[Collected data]
^^^^^^^^
--- src/rtl/mac_frame_pipe_if.sv ---
// Sample/result bus for mac_frame_pipe; the master drives samples and bias and the slave (the engine) returns results.
interface mac_frame_pipe_if #(
  parameter int IN_W  = 8,
  parameter int ACC_W = 32,
  parameter int CNT_W = 8
) ();
  // Handshake: no backpressure. A sample is taken on a rising clk edge with en && in_valid.
  // out_valid is a one-cycle strobe; Result/out_count/out_ovf are meaningful while it is high.
  logic             en;
  logic             in_valid;
  logic             in_last;
  logic             signed_mode;
  logic [IN_W-1:0]  X;
  logic [IN_W-1:0]  Y;
  logic             acc_load;
  logic [ACC_W-1:0] Z;
  logic [ACC_W-1:0] Result;
  logic             out_valid;
  logic [CNT_W-1:0] out_count;
  logic             out_ovf;
  logic             dbg_state;

  modport master (
    output en, in_valid, in_last, signed_mode, X, Y, acc_load, Z,
    input  Result, out_valid, out_count, out_ovf, dbg_state
  );

  modport slave (
    input  en, in_valid, in_last, signed_mode, X, Y, acc_load, Z,
    output Result, out_valid, out_count, out_ovf, dbg_state
  );
endinterface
^^^^^^^^
* Exercise directions *
The required output is the stretch of entries above from the line containing "parameter int IN_W" through the line containing "it is high.", reproduced exactly.

* Answer to this task *
  parameter int IN_W  = 8,
  parameter int ACC_W = 32,
  parameter int CNT_W = 8
) ();
  // Handshake: no backpressure. A sample is taken on a rising clk edge with en && in_valid.
  // out_valid is a one-cycle strobe; Result/out_count/out_ovf are meaningful while it is high.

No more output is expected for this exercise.